The microbiome is known to influence the development of obesity and metabolic diseases such as diabetes, but the specific ways it affects metabolism are harder to decipher. The gut contains so many species of bacteria producing many different kinds of metabolites that untangling their effects poses a significant challenge.
In this study, the researchers used a kind of “genetic scalpel” to remove a particular gene from the microbiome and then investigated the effects of this change on host metabolism.
“It’s important to note that in all our experiments, there were no genetic changes to the mice themselves,” Devlin emphasized. “All the changes in mouse metabolism we observed were caused by a single genetic deletion in the bacteria colonizing the mice.”
Devlin and colleagues focused on bile acids, a group of substances that occur naturally in the human gut. Imbalances in the bile acid pool are thought to contribute to diet-induced obesity.
To find out which specific bile acids cause these effects, the team focused on a class of bacterial enzymes called bile salt hydrolases.
First, the researchers identified a bacterial species with a bile salt hydrolase that metabolizes only certain types of bile salts. Then they generated two strains of bacteria—one with the hydrolase and one without—and introduced them into germ-free mice (mice without any bacteria living in or on their bodies).
They found that mice colonized with the hydrolase-deficient strain had much higher amounts of certain unmetabolized bile salts in their intestine.
They next investigated the effects of altering the levels of specific bile salts on mouse metabolism. They were surprised to find that the mice colonized with the hydrolase-deficient bacteria gained less weight than the mice colonized with the normal bacteria.
They also found the animals had lower levels of fats and cholesterol in the blood and liver than those with the hydrolase, and they had a preference for metabolizing fats rather than carbohydrates for energy.
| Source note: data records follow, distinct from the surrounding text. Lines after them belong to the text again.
$ cat src/rtl/core/ohlc_period_bar_window_top_macros.svh
// Assertion helpers for the bar window block.
`ifndef OHLC_PERIOD_BAR_WINDOW_TOP_MACROS_SVH
`define OHLC_PERIOD_BAR_WINDOW_TOP_MACROS_SVH

// Checks that a condition implies a consequence in the same cycle.
`define OHLC_ASSERT_IMP(label, clk, rstn, cond, cons) \
    label: assert property (@(posedge clk) disable iff (!rstn) (cond) |-> (cons)) \
        else $error("assertion failed");

// Checks that a condition implies a consequence in the following cycle.
`define OHLC_ASSERT_NEXT(label, clk, rstn, cond, cons) \
    label: assert property (@(posedge clk) disable iff (!rstn) (cond) |=> (cons)) \
        else $error("assertion failed");

`endif

$ cat src/rtl/core/ohlc_pkg.sv
package ohlc_pkg;
    localparam int WindowDepth = 16;
    localparam int SlotW = $clog2(WindowDepth);
    localparam int HeldW = $clog2(WindowDepth + 1);
    localparam int MaxGapFill = 31;
    localparam int GapW = 5;
    localparam int BarW = 192;

    localparam logic [2:0] EV_ADD = 3'd0;
    localparam logic [2:0] EV_ADD_EVICT = 3'd1;
    localparam logic [2:0] EV_EVICTED = 3'd2;
    localparam logic [2:0] EV_BEFORE = 3'd3;
    localparam logic [2:0] EV_AFTER = 3'd4;

    localparam logic CFG_PERIOD = 1'b0;
    localparam logic CFG_WINDOW = 1'b1;

    typedef struct packed {
        logic [31:0] t;
        logic [31:0] o;
        logic [31:0] h;
        logic [31:0] l;
        logic [31:0] c;
        logic [31:0] v;
    } bar_t;

    typedef enum logic [3:0] {
        ST_IDLE, ST_DIV, ST_RDBACK, ST_DECIDE, ST_GAPDIV, ST_FILL_START,
        ST_INS_RD, ST_INS_EVICT, ST_INS_WR, ST_MERGE, ST_OUT_WAIT
    } state_t;

    // Request from the sequencer to the divider.
    typedef struct packed {
        logic        start;
        logic [31:0] dividend;
        logic [21:0] divisor;
    } div_req_t;

    typedef struct packed {
        logic        busy;
        logic        done;
        logic [31:0] quot;
    } div_rsp_t;
endpackage

$ cat src/rtl/core/ohlc_div.sv
module ohlc_div (
    input  logic              aclk,
    input  logic              aresetn,
    input  ohlc_pkg::div_req_t req,
    output ohlc_pkg::div_rsp_t rsp
);
    // Restoring division, one quotient bit per cycle.
    logic [31:0] quot_reg, quot_next;
    logic [21:0] rem_reg, rem_next;
    logic [21:0] dvs_reg, dvs_next;
    logic [5:0]  cnt_reg, cnt_next;
    logic        busy_reg, busy_next;
    logic        done_reg, done_next;
    logic [22:0] trial;

    always_ff @(posedge aclk) begin
        if (!aresetn) begin
            busy_reg <= 1'b0;
            done_reg <= 1'b0;
            cnt_reg <= '0;
        end else begin
            busy_reg <= busy_next;
            done_reg <= done_next;
            cnt_reg <= cnt_next;
        end
        quot_reg <= quot_next;
        rem_reg <= rem_next;
        dvs_reg <= dvs_next;
    end

    always_comb begin
        quot_next = quot_reg;
        rem_next = rem_reg;
        dvs_next = dvs_reg;
        cnt_next = cnt_reg;
        busy_next = busy_reg;
        done_next = 1'b0;
        trial = {rem_reg, quot_reg[31]} - {1'b0, dvs_reg};
        if (req.start) begin
            quot_next = req.dividend;
            rem_next = '0;
            dvs_next = req.divisor;
            cnt_next = 6'd32;
            busy_next = 1'b1;
        end else if (busy_reg) begin
            if (!trial[22]) begin
                rem_next = trial[21:0];
                quot_next = {quot_reg[30:0], 1'b1};
            end else begin
                rem_next = {rem_reg[20:0], quot_reg[31]};
                quot_next = {quot_reg[30:0], 1'b0};
            end
            cnt_next = cnt_reg - 6'd1;
            if (cnt_reg == 6'd1) begin
                busy_next = 1'b0;
                done_next = 1'b1;
            end
        end
    end

    assign rsp.busy = busy_reg;
    assign rsp.done = done_reg;
    assign rsp.quot = quot_reg;
endmodule

$ cat config.mk
export PLATFORM = sky130hd
export DESIGN_NAME = ohlc_div
export DESIGN_NICKNAME = d
export VERILOG_FILES = /design/src/rtl/core/ohlc_period_bar_window_top_macros.svh /design/src/rtl/core/ohlc_pkg.sv /design/src/rtl/core/ohlc_div.sv
export SDC_FILE = /design/constraint.sdc
export NUM_CORES = 1
export LEC_CHECK = 0
export ABC_AREA = 1
export BUFFER_PORTS_ARGS = -buffer_cell sky130_fd_sc_hd__buf_2
export CORE_MARGIN = 2
export CORE_UTILIZATION = 47
export DETAILED_ROUTE_END_ITERATION = 10
export PLACE_DENSITY = 0.76
export SLEW_MARGIN = 20
export SYNTH_ARGS = -nofsm -noshare
export SYNTH_HDL_FRONTEND = slang
export SYNTH_SLANG_ARGS = --single-unit
$ cat constraint.sdc
create_clock -name aclk -period 2.1 [get_ports aclk]
set_input_delay 0.315 -clock aclk [delete_from_list [all_inputs] [get_ports aclk]]
set_output_delay 0.315 -clock aclk [all_outputs]
set_load 0.03 [all_outputs]
==> Word-level counts from Yosys, hierarchy flattened <==
Cells that the tools add are included.
{ "classes": {"n_addsub": 2, "n_mul": 0, "div": 0, "magnitude_cmp": 0, "eq_ne": 1, "n_shift": 0, "mux": 10, "n_bitwise": 2, "reduce_logical": 3} }
{ "ops": {"columns": ["op", "count"], "rows": [
  ["$mux 32", 2],
  ["$sub 23x22->23", 1],
  ["$mux 22", 1],
  ["$mux 6", 2],
  ["$eq 6x1->1 const B", 1],
  ["$sub 6x1->6 const B", 1],
  ["$mux 1", 5],
  ["$reduce_or 3->1", 1],
  ["$not 1->1", 2],
  ["$reduce_bool 2->1", 1],
  ["$reduce_or 2->1", 1]
]} }
{ "totals": {"reg_bits": 84, "latch_bits": 0, "ram_bits": 0, "rom_bits": 0, "in_bits": 57, "output_inout_bits": 34, "elab_cells": 25, "memories": 0} }

==> Logic depth before layout (Yosys ltp) <==
Gate-level depths: netlist of the first run.
{ "depth": {"depth_word": 4, "mapped_depth": 16, "mapped_depth_nobuf": 16} }

==> Least setup slack after synthesis of the first run <==
No wires, ideal clock.
{ "synth_timing": {"path_kind": "reg-to-reg", "startpoint": "register quot_reg[31]", "endpoint": "register quot_reg[0] (data pin)", "setup_ns": 0.268, "arrival_time_ns": 2.022, "t_required_ns": 1.832, "setup_slack_ns": -0.190, "path_stages_with_launch": 12, "path_buffers": 1, "period_less_slack_ns": 2.290, "cell_sequence": "edfxtp_1 > inv_1 > ha_1 > inv_1 > fa_1 > nand2_1 > nand3_1 > nand2_1 > nand4_1 > nand2_2 > buf_6 > o21ai_0"} }
{ "synth_via": {"elab_chain_cells": 4} }
{ "synth_lines": {"columns": ["element", "line_no", "rtl"], "rows": [
  ["from (decl)", "ohlc_div.sv:8", "logic [31:0] quot_reg, quot_next;"],
  ["from (signal assigned)", "ohlc_div.sv:26", "quot_reg <= quot_next;"],
  ["$sub 23x22->23", "ohlc_div.sv:38", "trial = {rem_reg, quot_reg[31]} - {1'b0, dvs_reg};"],
  ["$mux 1", "ohlc_div.sv:46", "if (!trial[22]) begin"],
  ["$mux 32", "ohlc_div.sv:45", "end else if (busy_reg) begin"],
  ["$mux 32", "ohlc_div.sv:39", "if (req.start) begin"],
  ["named net quot_next[0]", "ohlc_div.sv:8", null]
]} }
The timed path passes the listed nets, and every way through them passes these cells. The select of a mux whose other input is x is not followed.
A chain may end at the register's enable or synchronous reset.

==> Worst setup path after layout of the first run <==
{ "layout_timing": {"startpoint": "register quot_reg[31]", "endpoint": "register rem_reg[18]"} }
{ "layout_via": {"elab_chain_cells": 2} }
{ "layout_lines": {"columns": ["element", "line_no", "rtl"], "rows": [
  ["$sub 23x22->23", "ohlc_div.sv:38", null],
  ["$mux 22", "ohlc_div.sv:46", null],
  ["to (signal assigned)", "ohlc_div.sv:27", "rem_reg <= rem_next;"],
  ["to (decl)", "ohlc_div.sv:9", "logic [21:0] rem_reg, rem_next;"]
]} }
No other way between the ends.

==> qor.yml, run 1 <==
critPathLaunch: "quot_reg[31]"
finalCritPeriodShare_pct: 96.5
ys_seq_area_share_pct: 43.8
period_minus_slack_ns: 2.03
seqCellArea_um2: 2220
grt.overflow.total: 0
synth_top_cell_area_share_pct: 32.0
final_cell_mix: "nand2_1, inv_1, buf_2"
synth_fa_ha_area_share_pct: 6.32
grt_max_degree: 44
hold_path.class: "in -> reg"
finalSetupViolCount: 0
drc_errors: 0
ys_top_cells_by_area: "edfxtp_1, nand2_1, dfxtp_1"
worstSetupPathType: "reg -> reg"
holdBufCountCts: 0
cts_tree: "yes"
dpl.hpwl_mm: 8.26
hp-start: "req[2]"
fillerInstances: 967
synth_top_family_by_area: "simple AND/OR/NAND/NOR gates"
grt_pass1_wl_mm: 19.2
maxSlewHeadroom_pct: 73.2
cp-start-kind: "flip-flop"
wl_per_cell_um: 12.0
clkSlewWorstSetupHoldPaths_ns: 0.09
synthCells: 711
die_area_um2: 11600
synth_edf_count: 54
io_pins: 91
cp.required_ns: 2.36
vias_per_cell: 4.74
grt_usage_pct: 20.8
drt-met1-wl_mm: 5.35
initial_utilization_pct: 48.7
final_nets: 902
dpl_cell_area_um2: 5760
synth_compound_area_share_pct: 2.86
synth.avg_cell_area_um2: 7.13
drtIter0Drc: 187
yosys_warnings: 0
wirelength_mm: 11.6
die_w_um: 108
largest_reg_flops: 32
cts_sinks: 84
syn-num-nets: 793
crit_end: "rem_reg[18]"
layout_commonest_cell: "nand2_1"
synth.cell_area_um2: 5070
rsz0062_at_grt: "true"
cp.arrival_ns: 2.28
r2r-end: "rem_reg[18]"
synth_seq_cells: 84
cts_made_buffers: 9
r2r-start: "quot_reg[31]"
coreArea_um2: 10400
post-route-util_pct: 60.3
antenna_found_initial: 0
drive_gt1_share_pct: 22.2
insertion_delay_ns: 0.37
fmax_mhz: 494
async_reset_ff_share_pct: 0
yosys.area_share.simple_pct: 34.0
crit_path_end_kind: "flip-flop"
cp_max_fo: 5
wl_met2_mm: 5.36
fin_ws_ns: 0.0742
fp-row-count: 37
slew_viol_final: 0
max_stage_delay_ns: 0.40
route.vias.total: 4557
reg2reg_slack_ns: 0.07
status: "finished clean"
ant_nets: 0
multi_input_area_um2: 2560
synth_ff_type: "edfxtp_1"
htreeDepth: 3
dieHeight_um: 108
yosysUniqueCellTypes: 31
port_buffers: 90
yosys.area_share.xor_xnor_pct: 1.90
top_layer_used: "met4"
dr_wl_met3_um: 692
max-cap-violations: 0
drtPass1Iterations: 5
hold_violations: 0
fin_area_um2: 6290
crit_chain: "inv_2, ha_4, inv_2, fa_2, nand2_1, nand3_2, nand2_4, nand3_2, nand2_2, nand2_4, buf_6, nor2_2, o21ai_0"
yosys.area.top_type: "edfxtp_1"
finClkSkew_ns: 0.0139
tightest_slew_ns: 0.402
muxShareOfSynthArea_pct: 0
syn_to_final_growth_pct: 24.0
insertedDiodeCount: 0
gp_routability_congestion: 0.922
tns_ns: 0
post-place-ws_ns: 0.0161
clockBufferDepth: 2
critPathSlowestCell: "edfxtp_1"
p_total_mw: 3.84
reg2reg_depth: 13
power_leakage_nw: 3.30
peakVddDrop_uv: 469
grt_pass1_vias: 4385
powerDensity_nw_per_um2: 611
root_buffer: "clkbuf_8"
kinds of logic after synthesis:
family | Yosys count
AOI/OAI and AO/OA | 26
adders and majority gates | 25
DFF | 84
buffers and inverters | 142
and+or+nand+nor | 423
xor gates and xnor gates | 11
cell type report:
class,count,share of cell area [%]
multi-input combinational,485,40.8
sequential,84,35.4
timing repair buffer,114,10.5
inverter,126,7.52
tap,136,2.71
clock buffer,10,2.03
clock inverter,6,1.13
cell usage after synthesis, types with 3 or more instances:
| cell type | n |
|---|---|
| nand3b_1 | 4 |
| nand2_2 | 4 |
| a21oi_1 | 12 |
| ha_1 | 24 |
| dfxtp_1 | 30 |
| nand4_1 | 4 |
| nor2_1 | 39 |
| xnor2_1 | 10 |
| nor3b_1 | 3 |
| nand3_1 | 36 |
| clkbuf_1 | 11 |
| edfxtp_1 | 54 |
| inv_1 | 123 |
| buf_6 | 3 |
| nor3_1 | 5 |
| o21ai_0 | 9 |
| nand2_1 | 321 |
metal layers:
layer | vias up | GRT usage [%]
li1 | 2391 | -
met1 | 2032 | 27.3
met2 | 118 | 33.5
met3 | 16 | 5.81
met4 | 0 | 6.14
met5 | - | 0
through the flow:
stage	instances	hold slack, ns
after floorplan	711	0.414
after global placement	939	0.462
after detailed placement	939	0.463
after CTS	957	0.0943
after global routing	961	0.0893
final	961	0.111
worst max-delay path, delay by kind of cell, from the launching register on:
| family | cells | cell delay [ns] |
|---|---|---|
| AO/OA/AOI/OAI | 1 | 0.09 |
| buffers and inverters | 3 | 0.29 |
| adder cells (fa/ha/maj) | 2 | 0.49 |
| flip-flops | 1 | 0.40 |
| AND/OR/NAND/NOR | 7 | 0.65 |
report_power, final:
| group | switching (mW) | leakage (nW) | internal (mW) | total, mW |
|---|---|---|---|---|
| logic | 0.443 | 2.42 | 0.247 | 0.691 |
| clock network | 0.642 | 0.0939 | 0.563 | 1.21 |
| registers | 0.0575 | 0.787 | 1.89 | 1.94 |
repair_timing:
| action | in CTS | in global routing |
|---|---|---|
| cloned | 0 | 1 |
| setup buffers | 2 | 3 |
| resized for setup | 4 | 56 |
| endpoints found under the setup margin | 2 | 23 |
| pin swaps | 3 | 29 |
how the worst min path moves through the flow:
stage / endpoint / slack, ns / cells past startpoint
final: dvs_reg[2] / 0.11 / 1
after global routing: dvs_reg[4] / 0.09 / 1
after CTS: dvs_reg[4] / 0.09 / 1
after detailed placement: rem_reg[13] / 0.46 / 2
after global placement: rem_reg[2] / 0.46 / 2
after floorplan: dvs_reg[0] / 0.41 / 0
Power figures use the tool's default switching activity.
==> run 2, diff against run 1 <==
RECOVER_POWER = 100   (was unset)
==> qor.yml, run 2 (same netlist as run 1, synthesis figures left out) <==
p_total_mw: 3.82  # -0.48%
hold_path.class: "in -> reg"
cp-start-kind: "flip-flop"
cp.arrival_ns: 2.28  # about the same
clkSlewWorstSetupHoldPaths_ns: 0.10  # about the same
final_cell_mix: "nand2_1, inv_1, buf_2"
die_w_um: 108  # unchanged
powerDensity_nw_per_um2: 613  # +0.28%
peakVddDrop_uv: 460  # -2.1%
crit_path_end_kind: "flip-flop"
worstSetupPathType: "reg -> reg"
cts_tree: "yes"
final_nets: 902  # unchanged
port_buffers: 90  # unchanged
wl_per_cell_um: 12.1  # about the same
gp_routability_congestion: 0.922  # unchanged
fin_ws_ns: 0.0718  # -0.00236 ns
insertedDiodeCount: 0  # unchanged
tightest_slew_ns: 0.788  # +0.385 ns
fin_hold_ws_ns: 0.111  # -0.000451 ns
largest_reg_flops: 32  # unchanged
layout_commonest_cell: "nand2_1"
drc_errors: 0  # unchanged
finalSetupViolCount: 0  # unchanged
route.vias.total: 4591  # +0.75%
cp.required_ns: 2.35  # about the same
hold_violations: 0  # unchanged
grt_pass1_wl_mm: 19.2  # unchanged
max-cap-violations: 0  # unchanged
fp-row-count: 37  # unchanged
grt.overflow.total: 0  # unchanged
vias_per_cell: 4.78  # +0.75%
slew_viol_final: 0  # unchanged
drtIter0Drc: 227  # +21%
htreeDepth: 3  # unchanged
maxSlewHeadroom_pct: 47.5  # -26 points
dieHeight_um: 108  # unchanged
coreArea_um2: 10400  # unchanged
ant_nets: 0  # unchanged
die_area_um2: 11600  # unchanged
cts_made_buffers: 9  # unchanged
grt_pass1_vias: 4385  # unchanged
rsz0062_at_grt: "true"
post-place-ws_ns: 0.0161  # unchanged
stdcell_count: 961  # unchanged
wirelength_mm: 11.6  # about the same
fmax_mhz: 493  # -0.12%
power_leakage_nw: 3.20  # -3.1%
drtPass1Iterations: 5  # unchanged
cp_max_fo: 5  # unchanged
grt_usage_pct: 20.8  # unchanged
finClkSkew_ns: 0.0166  # +0.00270 ns
root_buffer: "clkbuf_8"
syn_to_final_growth_pct: 23.1
cts_sinks: 84  # unchanged
dp.cells: 939  # unchanged
insertion_delay_ns: 0.37  # about the same
drive_gt1_share_pct: 18.1  # -4.1 points
initial_utilization_pct: 48.7  # unchanged
dpl_cell_area_um2: 5760  # unchanged
grt_max_degree: 44  # unchanged
dpl.hpwl_mm: 8.26  # unchanged
reg2reg_slack_ns: 0.07  # about the same
status: "finished clean"
antenna_found_initial: 0  # unchanged
io_pins: 91  # unchanged
period_minus_slack_ns: 2.03  # +0.00236 ns
fin_area_um2: 6240  # -0.76%
finalCritPeriodShare_pct: 96.6  # +0.11 points
clockBufferDepth: 2  # unchanged
-- run 2: changes by cell type in the layout (fill, tap and decap cells not counted) --
cell / change
buf_4: -2
buf_2: -34
clkbuf_2: +2
clkbuf_1: +34
-- run 2: final timing paths --
check,from,endpoint,cells after the start
max,quot_reg[31],rem_reg[18],13
min,req[2],dvs_reg[2],1
max reg2reg,quot_reg[31],rem_reg[18],13
min reg2reg,rem_reg[3],rem_reg[3],2
-- run 2: cell type report --
type / instances / area [µm²]
Clock buffer: 10 / 128
Multi-Input combinational cell: 485 / 2560
Tap cell: 136 / 170
Clock inverter: 6 / 71.3
Inverter: 126 / 473
Timing Repair Buffer: 114 / 611
Sequential cell: 84 / 2220
Fill cell: 986 / 4180
-- run 2: where the power goes --
part / switching [mW] / internal [mW] / total, mW
registers: 0.0589 / 1.89 / 1.95
clock network: 0.641 / 0.563 / 1.20
logic: 0.444 / 0.228 / 0.672
-- run 2: critical path, stage by stage, from the launching register on --
cell and delay (ns):
edfxtp_1 0.40, inv_2 0.10, ha_4 0.13, inv_2 0.04, fa_2 0.36, nand2_1 0.08, nand3_2 0.09, nand2_4 0.11
nand3_2 0.10, nand2_2 0.09, nand2_4 0.09, buf_6 0.15, nor2_2 0.09, o21ai_0 0.09
-- run 2: timing repair --
item | in CTS | in global routing
resized for setup | 4 | 56
pin swaps | 3 | 29
setup buffers | 2 | 3
hold buffers | 0 | 0
gates cloned | 0 | 1
endpoints found under the setup margin | 2 | 23
-- run 2: routing by layer --
layer  share of wire (%)  up-vias  global-route usage [%]
met5                   0        -                       0
met4                 1.5        0                    6.14
met3                 6.0       17                    5.81
met2                  46      139                    33.5
met1                  46     2044                    27.3
li1                    -     2391                       -
-- run 2: through the flow --
stage / utilization [%] / setup TNS, ns
after floorplan: - / -0.803
after global placement: 55.3 / 0
after detailed placement: 55.3 / 0
after CTS: 57.4 / -0.000539
after global routing: 59.9 / -0.479
final: 59.9 / 0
Genetic analysis revealed that in addition to alterations related to metabolism, there were changes in genes controlling circadian rhythm and immune response. This suggests that bacteria-induced bile acid alterations can cause a broader range of changes in the host, the authors said.
“Our work opens up the possibility for new treatments for metabolic diseases that target the microbiome, specifically, this bile salt hydrolase enzyme,” said Devlin. “However, these are very early days; we’re not there yet.”